Reproduce exactly, and only, the lines below from the one containing "buffer | 6 | 139 |" through the one containing "share of wire".

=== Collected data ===
• • • •

This is an optimization exercise on Yosys and OpenROAD, whose aim is small area, a short achievable clock period and few clock cycles per item, not a production implementation. The RTL of this run was laid out without a check of its function.

**config.mk**
```make
export PLATFORM = sky130hd
export DESIGN_NAME = mac_dsp_pipe
export DESIGN_NICKNAME = mac_dsp_pipe
export VERILOG_FILES = /design/flow/design.v
export SDC_FILE = /design/flow/constraint.sdc
export NUM_CORES = 4
export LEC_CHECK = 0
export CAP_MARGIN = 20
export CORE_MARGIN = 2
export CORE_UTILIZATION = 40
export PLACE_DENSITY = 0.6
export SLEW_MARGIN = 20
```
**run.sh**
```bash
#!/bin/bash
# synth_recipe.tcl (not shown) runs the flow's synth.tcl, then flattens the netlist and writes it again
# the make line also repeats each setting of config.mk as NAME=value (left out here)
make -C /OpenROAD-flow-scripts/flow DESIGN_CONFIG=/design/flow/config.mk WORK_HOME=/design/flow/orfs CLKGATE_MAP_FILE= SYNTH_SCRIPT=/design/flow/synth_recipe.tcl finish
```
**constraint.sdc**
```tcl
create_clock -name core_clock -period 7.0 [get_ports {clk_i}]
set_input_delay 1.4000 -clock core_clock [delete_from_list [all_inputs] [get_ports {clk_i}]]
set_output_delay 1.4000 -clock core_clock [all_outputs]
set_load 0.01 [all_outputs]
```
**design.v**
```verilog
module mac_dsp_pipe #(
  parameter int A_WIDTH     = 25,
  parameter int B_WIDTH     = 18,
  parameter int ACC_WIDTH   = 48,
  parameter int PIPE_STAGES = 1
) (
  input  logic                 clk_i,
  input  logic                 rst_i,
  input  logic                 valid_i,
  output logic                 ready_o,
  input  logic [A_WIDTH-1:0]   a_i,
  input  logic [B_WIDTH-1:0]   b_i,
  input  logic                 clr_i,
  input  logic                 last_i,
  output logic                 valid_o,
  input  logic                 ready_i,
  output logic [ACC_WIDTH-1:0] acc_o,
  output logic                 ovf_o
);
  localparam int MSB = ACC_WIDTH - 1;
  logic                        take, start, add_ovf, new_frame;
  logic signed [ACC_WIDTH-1:0] acc, base, prod, sum;
  logic                        ovf;
  assign ready_o = !valid_o || ready_i;
  assign take    = valid_i && ready_o;
  assign start   = clr_i || new_frame;
  always_comb begin
    base    = start ? '0 : acc;
    prod    = ACC_WIDTH'($signed(a_i) * $signed(b_i));
    sum     = base + prod;
    add_ovf = (base[MSB] == prod[MSB]) && (sum[MSB] != base[MSB]);
  end
  always_ff @(posedge clk_i) begin
    if (rst_i) begin
      new_frame <= 1'b1;
      valid_o   <= 1'b0;
    end else begin
      if (take) new_frame <= last_i;
      if (ready_o) valid_o <= take && last_i;
    end
  end
  always_ff @(posedge clk_i) begin
    if (take) begin
      acc <= sum;
      ovf <= (ovf && !start) || add_ovf;
    end
  end
  assign acc_o = acc;
  assign ovf_o = ovf;
endmodule
```
==> summary.txt <==
Critical path
  • Required @ worst endpoint: 7.05 ns
  • Startpoint types: primary input
  • Crit Path Max Fanout: 6
  • Setup CP Type: in2reg
  • CP max stage delay: 0.58 ns
  • Worst path slowest cell: fa_1
  • Critical Path End Type: register
  • Worst EP arrival: 8.99 ns
  • Crit-path most repeated cell: fa_1
  • R2R depth: 16

Drt
  • Final WL: 56.7 mm
  • 1st-iter DRT viols: 793
  • Via count: 16300
  • DR WL/cell: between 15 and 20 um
  • Avg Vias per Cell: 4.81
  • Remaining antenna violation count after routing: 0
  • Pre-antenna DRT Iters: 5
  • DRC: 0

Timing
  • RSZ-0062 raised after global routing: true
  • Worst-margin pin slew: 0.656 ns
  • Final period util: 128%
  • Post-route minimum period: 8.94 ns
  • Setup violators final: 36
  • Fmax: 112 MHz
  • Setup_tns: -42.69 ns
  • Clock skew: 0.00485 ns
  • Post-route setup slack: -1.94 ns
  • Final slew viol count: 0
  • Hold Slack: 0.535 ns
  • Hold Vio Cnt, Final: 0
  • Slew headroom: 56.2%

Clocking
  • Root buf cell: clkbuf_16
  • Post-CTS Hold Fix Bufs: 0
  • Clock sinks: 51
  • Reg clk slew, reported paths: 0.07 ns
  • H-tree depth: 2
  • Worst skew pair latency: 0.31 ns
  • CTS tree: yes
  • CTS max path bufs: 2
  • Num CTS Buffers: 5

Layout
  • Share of layout cells above drive strength 1: between 30% and 40%
  • # nets final: between 3000 and 4000
  • Most frequent cells in the layout: inv_1, fa_1, buf_4
  • Ant. Diodes: 0
  • Utilization after layout: 55.0%
  • Layout area overhead: 36.6%
  • Commonest non-fill, non-tap cell in the layout: inv_1

Global routing
  • Gr usage total: 22.6%
  • Largest net degree at the start of global routing: 43
  • First-pass GRT wire length: approximately 95 mm
  • Vias in the first global route: 18000
  • Initial antenna violation count: 0
  • GRT Residual Overflow: 0

Place
  • Post-DP HPWL: 46.7 mm
  • IO Port Bufs: 99
  • Final GP Congestion: 0.903

Die
  • IO Count: 100
  • Core area: 49800 um^2
  • FP Rows: 82
  • Starting Density: 40.3%
  • Full die area: between 50000 and 60000 um^2
  • Die height: 228 um
  • Die span in x: 228 um

Logic synthesis
  • Share of flip-flops with an asynchronous set or reset: 0%
  • Distinct cells, synth: 63
  • Top post-synthesis cells by area: fa_1, inv_1, ha_1
  • Synthesized net count: ~2900
  • Sequential share of the synthesized area: 7.54%
  • Syn Inst Count: roughly 2200
  • Post-synth EDFFs: 49
  • #FFs+latches synth: 51
  • Post-synth top area cell: fa_1
  • Share of the synthesized area in the top cell type: 44.2%
  • Post-Syn Area: 20000 um^2
  • Syn avg cell area: 9.06 um^2
  • Yosys warnings: 1
  • Synth Flop Type: edfxtp_1

Min path
  • Hold Path Cell Cnt: 2
  • Hold Path Class: reg2reg

Flow run
  • Maxcap violations: 0

Run status
  • Run status: finished with violations
  • Violated checks: setup timing
logic make-up (layout without fill, tap and decap cells):
logic type | Yosys count | in the layout | share of synthesized area (%)
and+or+nand+nor | 640 | 640 | 15.5
buffers and inverters | 603 | 1101 | 11.3
adders and majority gates | 596 | 596 | 53.8
AOI/OAI and AO/OA | 231 | 231 | 7.86
xor gates and xnor gates | 91 | 91 | 3.98
DFF | 51 | 51 | 7.54
sequential cells by signal, summed over array words and instances (netlist names):
| signal | flops |
|---|---|
| new_frame | 1 |
| valid_o | 1 |
| ovf | 1 |
| acc | 48 |
synthesized netlist by cell type (all sizes together) (2+ instances only):
library cell and instances:
a211o 8, inv 514, a211oi 7, o21a 3, nand4 10, dfxtp 2
o211ai 3, xor2 31, xnor2 60, nand3 13, or2 3, a311oi 2
o22ai 3, and4 3, and3 10, a21o 48, a31o 3, o31ai 2
a21oi 80, nor2 48, fa 442, nor3 4, nand2b 18, ha 154
nor4 2, o21bai 18, o21ai 34, clkbuf 87, nand2 315, and2 197
edfxtp 49, a31oi 7, a2111oi 2, nor2b 11
per-stage QoR:
| step | cell area, um^2 | std cells | worst slack [ns] |
|---|---|---|---|
| floorplan | 20700 | 2212 | -1.86 |
| global placement | 25100 | 3279 | -2.67 |
| detailed placement | 25100 | 3279 | -2.77 |
| CTS | 26500 | 3356 | -1.91 |
| global route | 27400 | 3382 | -2.19 |
| finish | 27400 | 3382 | -1.94 |
what timing repair did:
action,in CTS,in global routing
resized for setup,312,193
pin swaps,144,152
setup endpoints to repair,39,39
buffers inserted,64,37
endpoints found under the hold margin,0,0
cloned,8,1
worst max-delay path, delay by kind of cell:
kind | cells | cell delay (ns)
AOI/OAI and AO/OA | 10 | 2.11
buffers and inverters | 8 | 0.54
xor gates and xnor gates | 1 | 0.16
and+or+nand+nor | 5 | 1.06
adders and majority gates | 8 | 3.72
layout make-up:
| class | count | area [um^2] |
|---|---|---|
| Multi-Input combinational cell | 1558 | 17600 |
| Clock inverter | 2 | 35.0 |
| Sequential cell | 51 | 1510 |
| Tap cell | 672 | 841 |
| Inverter | 515 | 1930 |
| Timing Repair Buffer | 578 | 5290 |
| Fill cell | 4371 | 22400 |
| Clock buffer | 6 | 139 |
worst paths after layout:
| kind | from | end | slack [ns] |
|---|---|---|---|
| worst max-delay path | b_i[8] | acc[46] | -1.94 |
| worst min-delay path | valid_o | valid_o | 0.53 |
| worst max register to register | new_frame | ovf | 2.86 |
| worst min register to register | valid_o | valid_o | 0.53 |
per-layer routing:
layer  share of wire (%)  track usage (%)  wire [um]
met1                  45             32.4      25500
met2                  49             37.1      27500
met3                 3.8             1.79       2180
met4                 2.6             5.59       1480
met5                   0                0          0

==> re-timing with driven ports <==
Ports are ideal in the flow. The routed layout listed here was re-timed in OpenROAD. Step 1, drivers: a clkbuf_16 drives clk_i and a buf_2 each remaining input, both assumed. Step 2 also shifts input and output timing later by t, the mid clock arrival at the registers, as if the neighbouring blocks saw the same clock. a / b / c = ideal ports / drivers / drivers and shift; a / b = the first two.
t, ns: 0.346
setup slack, ns: -1.936 / -1.953 / -2.299
worst hold slack (ns): 0.535 / 0.535 / 0.535
The setup slack of this run moves by -0.017 ns with the drivers and by -0.363 ns with both steps.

• • • •

=== Answer for this exercise ===
| Clock buffer | 6 | 139 |
worst paths after layout:
| kind | from | end | slack [ns] |
|---|---|---|---|
| worst max-delay path | b_i[8] | acc[46] | -1.94 |
| worst min-delay path | valid_o | valid_o | 0.53 |
| worst max register to register | new_frame | ovf | 2.86 |
| worst min register to register | valid_o | valid_o | 0.53 |
per-layer routing:
layer  share of wire (%)  track usage (%)  wire [um]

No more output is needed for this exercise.